Two publications [25, 29] reported foot deformity prevalence, with both using an acceptable case definition but unvalidated clinical examination methods, including one investigating in a community-dwelling DFD population and the other an inpatient population. In a state-wide Qld community-dwelling DFD population, foot deformity prevalence was 63.2% [29]. In a state-wide Qld inpatient population, diabetes-related foot deformity prevalence was 7.2% (including 30.5% in diabetes inpatients) [25].

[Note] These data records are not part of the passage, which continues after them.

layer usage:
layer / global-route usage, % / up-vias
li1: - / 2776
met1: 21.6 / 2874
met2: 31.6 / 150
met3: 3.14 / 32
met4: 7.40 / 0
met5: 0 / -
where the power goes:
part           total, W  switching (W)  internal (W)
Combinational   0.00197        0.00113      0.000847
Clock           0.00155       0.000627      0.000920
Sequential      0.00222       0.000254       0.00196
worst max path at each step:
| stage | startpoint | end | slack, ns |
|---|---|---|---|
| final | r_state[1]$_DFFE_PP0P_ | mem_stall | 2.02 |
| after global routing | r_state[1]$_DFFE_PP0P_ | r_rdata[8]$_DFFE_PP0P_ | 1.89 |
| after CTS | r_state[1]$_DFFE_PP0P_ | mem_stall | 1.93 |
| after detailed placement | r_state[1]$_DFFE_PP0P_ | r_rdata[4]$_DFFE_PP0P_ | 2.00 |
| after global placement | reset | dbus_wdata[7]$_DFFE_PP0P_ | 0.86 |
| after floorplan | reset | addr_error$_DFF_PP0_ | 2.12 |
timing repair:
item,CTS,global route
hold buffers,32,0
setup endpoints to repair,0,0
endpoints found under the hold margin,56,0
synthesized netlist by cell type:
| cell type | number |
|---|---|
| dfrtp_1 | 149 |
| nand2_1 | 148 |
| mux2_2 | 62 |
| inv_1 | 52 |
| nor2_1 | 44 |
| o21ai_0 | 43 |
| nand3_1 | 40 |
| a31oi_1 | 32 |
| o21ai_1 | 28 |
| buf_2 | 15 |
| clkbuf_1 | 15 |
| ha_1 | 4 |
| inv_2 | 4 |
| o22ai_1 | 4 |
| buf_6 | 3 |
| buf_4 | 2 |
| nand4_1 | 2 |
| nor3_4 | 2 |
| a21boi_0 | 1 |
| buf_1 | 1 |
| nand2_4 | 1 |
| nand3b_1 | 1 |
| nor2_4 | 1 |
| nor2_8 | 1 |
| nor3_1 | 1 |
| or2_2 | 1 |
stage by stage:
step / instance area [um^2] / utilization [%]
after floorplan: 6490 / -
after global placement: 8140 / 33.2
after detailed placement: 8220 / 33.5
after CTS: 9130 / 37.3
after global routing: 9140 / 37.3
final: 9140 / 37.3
## src/rtl/irq_ctrl_if.sv

```systemverilog
// Host address/command bus shared by the core's memory-mapped peripherals.
// The core drives the master side and irq_ctrl is the slave.
interface irq_ctrl_if #(
  parameter int data_size = 32,
  parameter int padd_size = 24,
  parameter int cmd_size  = 3
);
  logic [padd_size-1:0] host_addr;
  logic [cmd_size-1:0]  host_cmd;
  logic [data_size-1:0] host_datain;
  logic [data_size-1:0] host_dataout;

  modport master (
    output host_addr,
    output host_cmd,
    output host_datain,
    input  host_dataout
  );

  modport slave (
    input  host_addr,
    input  host_cmd,
    input  host_datain,
    output host_dataout
  );
endinterface

```

## src/rtl/irq_ctrl.sv

```systemverilog
// Programmable interrupt controller: synchronises the sources, latches them as edge or level,
// masks and prioritises them, and presents one registered request plus source ID to the core.
module irq_ctrl #(
  parameter int                   data_size = 32,
  parameter int                   padd_size = 24,
  parameter int                   cmd_size  = 3,
  parameter int                   irq_src   = 4,
  parameter logic [padd_size-1:0] IRQ_BASE  = 24'h00F000
) (
  input  logic               clk0,
  input  logic               reset,
  input  logic [irq_src-1:0] irq_in,
  irq_ctrl_if.slave          host,
  output logic               irq_out,
  output logic [3:0]         irq_id
);

  localparam logic [cmd_size-1:0] CMD_WR = cmd_size'(1);
  localparam logic [cmd_size-1:0] CMD_RD = cmd_size'(2);

  logic [irq_src-1:0]   s1_reg, s2_reg, s3_reg;
  logic [irq_src-1:0]   pend_reg, enable_reg, mode_reg;
  logic                 gie_reg;
  logic [irq_src-1:0]   pend_next;
  logic [irq_src-1:0]   rise, act, wdata;
  logic [3:0]           id_next;
  logic [data_size-1:0] rd_data;
  logic                 sel, wr, rd;
  logic [1:0]           reg_sel;
  logic                 wr_pend, wr_enable, wr_mode, wr_ctrl;
  logic                 unused_bits;

  // Address bits [1:0] and unimplemented data bits carry no meaning here.
  assign unused_bits = ^{host.host_addr[1:0], host.host_datain};

  assign sel       = (host.host_addr[padd_size-1:4] == IRQ_BASE[padd_size-1:4]);
  assign wr        = sel && (host.host_cmd == CMD_WR);
  assign rd        = sel && (host.host_cmd == CMD_RD);
  assign reg_sel   = host.host_addr[3:2];
  assign wr_pend   = wr && (reg_sel == 2'd0);
  assign wr_enable = wr && (reg_sel == 2'd1);
  assign wr_mode   = wr && (reg_sel == 2'd2);
  assign wr_ctrl   = wr && (reg_sel == 2'd3);
  assign wdata     = host.host_datain[irq_src-1:0];

  assign rise = s2_reg & ~s3_reg;
  assign act  = pend_reg & enable_reg;

  // Edge bits: a new rise beats a same-cycle W1C. Level bits follow s2, except that
  // switching a bit to edge mode starts it from a clean, non-pending state.
  generate
    for (genvar gi = 0; gi < irq_src; gi++) begin : g_pend
      assign pend_next[gi] = mode_reg[gi]
                           ? (rise[gi] | (pend_reg[gi] & ~(wr_pend & wdata[gi])))
                           : ((wr_mode & wdata[gi]) ? 1'b0 : s2_reg[gi]);
    end
  endgenerate

  always_comb begin
    id_next = 4'd0;
    for (int i = irq_src - 1; i >= 0; i--) begin
      if (act[i]) id_next = 4'(i);
    end
  end

  always_comb begin
    rd_data = '0;
    case (reg_sel)
      2'd0: rd_data[irq_src-1:0] = pend_reg;
      2'd1: rd_data[irq_src-1:0] = enable_reg;
      2'd2: rd_data[irq_src-1:0] = mode_reg;
      default: begin
        rd_data[data_size-1] = gie_reg;
        rd_data[8]           = irq_out;
        rd_data[3:0]         = irq_id;
      end
    endcase
  end

  always_ff @(posedge clk0 or negedge reset) begin
    if (!reset) begin
      s1_reg            <= '0;
      s2_reg            <= '0;
      s3_reg            <= '0;
      pend_reg          <= '0;
      enable_reg        <= '0;
      mode_reg          <= '0;
      gie_reg           <= 1'b0;
      irq_out           <= 1'b0;
      irq_id            <= 4'd0;
      host.host_dataout <= '0;
    end else begin
      s1_reg   <= irq_in;
      s2_reg   <= s1_reg;
      s3_reg   <= s2_reg;
      pend_reg <= pend_next;
      if (wr_enable) enable_reg <= wdata;
      if (wr_mode)   mode_reg   <= wdata;
      if (wr_ctrl)   gie_reg    <= host.host_datain[data_size-1];
      irq_out           <= gie_reg & (|act);
      irq_id            <= id_next;
      host.host_dataout <= rd ? rd_data : '0;
    end
  end

endmodule

```

## src/flat_wrapper.sv

```systemverilog
// flat-port wrapper written by rule: the top's interface ports become plain ports
module irq_ctrl_flat 
#(
  parameter int                   data_size = 32,
  parameter int                   padd_size = 24,
  parameter int                   cmd_size  = 3,
  parameter int                   irq_src   = 4,
  parameter logic [padd_size-1:0] IRQ_BASE  = 24'h00F000
)
  (clk0, reset, irq_in, irq_out, irq_id, host_host_addr, host_host_cmd, host_host_datain, host_host_dataout);
  irq_ctrl_if #(.data_size(data_size), .padd_size(padd_size), .cmd_size(cmd_size)) host_i ();
  input  logic clk0;
  input  logic reset;
  input  logic [irq_src-1:0] irq_in;
  output logic irq_out;
  output logic [3:0] irq_id;
  input wire logic [$bits(host_i.host_addr)-1:0] host_host_addr;
  input wire logic [$bits(host_i.host_cmd)-1:0] host_host_cmd;
  input wire logic [$bits(host_i.host_datain)-1:0] host_host_datain;
  output wire logic [$bits(host_i.host_dataout)-1:0] host_host_dataout;
  assign host_i.host_addr = host_host_addr;
  assign host_i.host_cmd = host_host_cmd;
  assign host_i.host_datain = host_host_datain;
  assign host_host_dataout = host_i.host_dataout;
  irq_ctrl #(.data_size(data_size), .padd_size(padd_size), .cmd_size(cmd_size), .irq_src(irq_src), .IRQ_BASE(IRQ_BASE)) u_core (.clk0(clk0), .reset(reset), .irq_in(irq_in), .host(host_i), .irq_out(irq_out), .irq_id(irq_id));
endmodule
```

Diabetes-related foot disease (DFD)

Five publications [18, 19, 27, 29, 35] reported the outcomes of prevalence or incidence of DFD (Table 2; Table S4).

Foot ulcer

Prevalence

Three publications [18, 27, 35] reported foot ulcer prevalence, with only one [27] using an acceptable case definition and validated clinical examination method. Two were investigating foot ulcers in a community-dwelling diabetes population and one in an inpatient population. In the community-dwelling diabetes populations, foot ulcer prevalence was 1.2–1.5% in the region-wide Fremantle population [18, 35]. In a state-wide Qld inpatient population, diabetes-related foot ulcer prevalence was 3.5% (including 15.1% in diabetes inpatients) [27].

Incidence

One publication [18] reported foot ulcer hospitalisation incidence using an acceptable case definition but unvalidated hospital coding method (Table S4). The publication reported an incidence of 5.2 per 1000 person-years in a region-wide Fremantle community-dwelling diabetes population.

Foot infection

Prevalence

One publication [27] reported foot infection prevalence, using an acceptable case definition and validated clinical examination method in an inpatient population. In a state-wide Qld inpatient population, diabetes-related foot infection prevalence was 1.7% (including 7.0% in diabetes inpatients) [27].

Incidence

Two publications [19, 29] reported foot infection incidence, with both using an acceptable case definition and validated clinical examination method, including one in a general population and one in a community-dwelling DFD population (Table S4). In a region-wide Darwin general population, the foot infection hospitalisation incidence was 79 per 100,000 person-years (including 195 per 100,000 in Indigenous and 38 per 100,000 all person-years in non-Indigenous populations) [19]. In a state-wide Qld community-dwelling population, 40.1% of people with non-infected diabetes-related foot ulcers developed an infection over a 12 month period [29].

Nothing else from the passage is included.